TASK DETAILS: Each record below should be written out again exactly as given.

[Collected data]
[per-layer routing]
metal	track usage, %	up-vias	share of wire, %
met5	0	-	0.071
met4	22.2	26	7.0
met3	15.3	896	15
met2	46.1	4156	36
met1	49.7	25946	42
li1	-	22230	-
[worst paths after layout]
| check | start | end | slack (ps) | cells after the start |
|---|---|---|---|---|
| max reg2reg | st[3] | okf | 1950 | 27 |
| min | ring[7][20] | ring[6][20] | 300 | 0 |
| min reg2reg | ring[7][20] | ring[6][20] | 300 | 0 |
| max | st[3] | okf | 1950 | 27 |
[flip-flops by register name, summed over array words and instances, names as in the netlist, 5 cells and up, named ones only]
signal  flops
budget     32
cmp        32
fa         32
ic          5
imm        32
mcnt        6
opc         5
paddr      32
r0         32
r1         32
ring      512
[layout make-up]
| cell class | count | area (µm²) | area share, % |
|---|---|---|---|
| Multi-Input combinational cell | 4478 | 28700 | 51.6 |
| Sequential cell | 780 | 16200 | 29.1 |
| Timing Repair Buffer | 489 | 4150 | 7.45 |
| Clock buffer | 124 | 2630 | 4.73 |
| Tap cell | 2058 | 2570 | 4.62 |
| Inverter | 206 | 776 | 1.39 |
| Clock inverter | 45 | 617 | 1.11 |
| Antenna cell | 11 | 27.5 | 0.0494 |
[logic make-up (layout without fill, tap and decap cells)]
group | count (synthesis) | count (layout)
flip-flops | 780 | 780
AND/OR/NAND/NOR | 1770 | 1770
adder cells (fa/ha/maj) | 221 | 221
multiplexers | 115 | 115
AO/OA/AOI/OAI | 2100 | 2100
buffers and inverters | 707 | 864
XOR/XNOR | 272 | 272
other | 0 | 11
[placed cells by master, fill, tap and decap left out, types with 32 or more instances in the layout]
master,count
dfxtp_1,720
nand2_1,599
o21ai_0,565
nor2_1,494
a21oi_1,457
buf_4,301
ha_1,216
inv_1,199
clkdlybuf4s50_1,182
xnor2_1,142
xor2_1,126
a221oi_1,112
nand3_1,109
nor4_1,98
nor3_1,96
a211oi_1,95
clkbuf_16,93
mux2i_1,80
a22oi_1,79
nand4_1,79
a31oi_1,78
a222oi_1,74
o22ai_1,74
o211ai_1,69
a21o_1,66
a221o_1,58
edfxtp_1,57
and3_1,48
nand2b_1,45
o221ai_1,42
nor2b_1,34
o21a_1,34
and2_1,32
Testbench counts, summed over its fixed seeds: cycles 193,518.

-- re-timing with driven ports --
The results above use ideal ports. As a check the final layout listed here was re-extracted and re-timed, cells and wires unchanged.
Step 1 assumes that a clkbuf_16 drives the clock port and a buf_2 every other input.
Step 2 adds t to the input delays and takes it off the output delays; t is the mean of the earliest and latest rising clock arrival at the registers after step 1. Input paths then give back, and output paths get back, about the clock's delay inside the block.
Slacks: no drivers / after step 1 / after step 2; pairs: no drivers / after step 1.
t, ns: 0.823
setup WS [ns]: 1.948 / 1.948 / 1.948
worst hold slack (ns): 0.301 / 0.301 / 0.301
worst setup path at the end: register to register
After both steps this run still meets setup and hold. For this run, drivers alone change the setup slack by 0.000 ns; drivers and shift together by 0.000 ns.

PROBLEM SOLUTION:
[per-layer routing]
metal	track usage, %	up-vias	share of wire, %
met5	0	-	0.071
met4	22.2	26	7.0
met3	15.3	896	15
met2	46.1	4156	36
met1	49.7	25946	42
li1	-	22230	-
[worst paths after layout]
| check | start | end | slack (ps) | cells after the start |
|---|---|---|---|---|
| max reg2reg | st[3] | okf | 1950 | 27 |
| min | ring[7][20] | ring[6][20] | 300 | 0 |
| min reg2reg | ring[7][20] | ring[6][20] | 300 | 0 |
| max | st[3] | okf | 1950 | 27 |
[flip-flops by register name, summed over array words and instances, names as in the netlist, 5 cells and up, named ones only]
signal  flops
budget     32
cmp        32
fa         32
ic          5
imm        32
mcnt        6
opc         5
paddr      32
r0         32
r1         32
ring      512
[layout make-up]
| cell class | count | area (µm²) | area share, % |
|---|---|---|---|
| Multi-Input combinational cell | 4478 | 28700 | 51.6 |
| Sequential cell | 780 | 16200 | 29.1 |
| Timing Repair Buffer | 489 | 4150 | 7.45 |
| Clock buffer | 124 | 2630 | 4.73 |
| Tap cell | 2058 | 2570 | 4.62 |
| Inverter | 206 | 776 | 1.39 |
| Clock inverter | 45 | 617 | 1.11 |
| Antenna cell | 11 | 27.5 | 0.0494 |
[logic make-up (layout without fill, tap and decap cells)]
group | count (synthesis) | count (layout)
flip-flops | 780 | 780
AND/OR/NAND/NOR | 1770 | 1770
adder cells (fa/ha/maj) | 221 | 221
multiplexers | 115 | 115
AO/OA/AOI/OAI | 2100 | 2100
buffers and inverters | 707 | 864
XOR/XNOR | 272 | 272
other | 0 | 11
[placed cells by master, fill, tap and decap left out, types with 32 or more instances in the layout]
master,count
dfxtp_1,720
nand2_1,599
o21ai_0,565
nor2_1,494
a21oi_1,457
buf_4,301
ha_1,216
inv_1,199
clkdlybuf4s50_1,182
xnor2_1,142
xor2_1,126
a221oi_1,112
nand3_1,109
nor4_1,98
nor3_1,96
a211oi_1,95
clkbuf_16,93
mux2i_1,80
a22oi_1,79
nand4_1,79
a31oi_1,78
a222oi_1,74
o22ai_1,74
o211ai_1,69
a21o_1,66
a221o_1,58
edfxtp_1,57
and3_1,48
nand2b_1,45
o221ai_1,42
nor2b_1,34
o21a_1,34
and2_1,32
Testbench counts, summed over its fixed seeds: cycles 193,518.

-- re-timing with driven ports --
The results above use ideal ports. As a check the final layout listed here was re-extracted and re-timed, cells and wires unchanged.
Step 1 assumes that a clkbuf_16 drives the clock port and a buf_2 every other input.
Step 2 adds t to the input delays and takes it off the output delays; t is the mean of the earliest and latest rising clock arrival at the registers after step 1. Input paths then give back, and output paths get back, about the clock's delay inside the block.
Slacks: no drivers / after step 1 / after step 2; pairs: no drivers / after step 1.
t, ns: 0.823
setup WS [ns]: 1.948 / 1.948 / 1.948
worst hold slack (ns): 0.301 / 0.301 / 0.301
worst setup path at the end: register to register
After both steps this run still meets setup and hold. For this run, drivers alone change the setup slack by 0.000 ns; drivers and shift together by 0.000 ns.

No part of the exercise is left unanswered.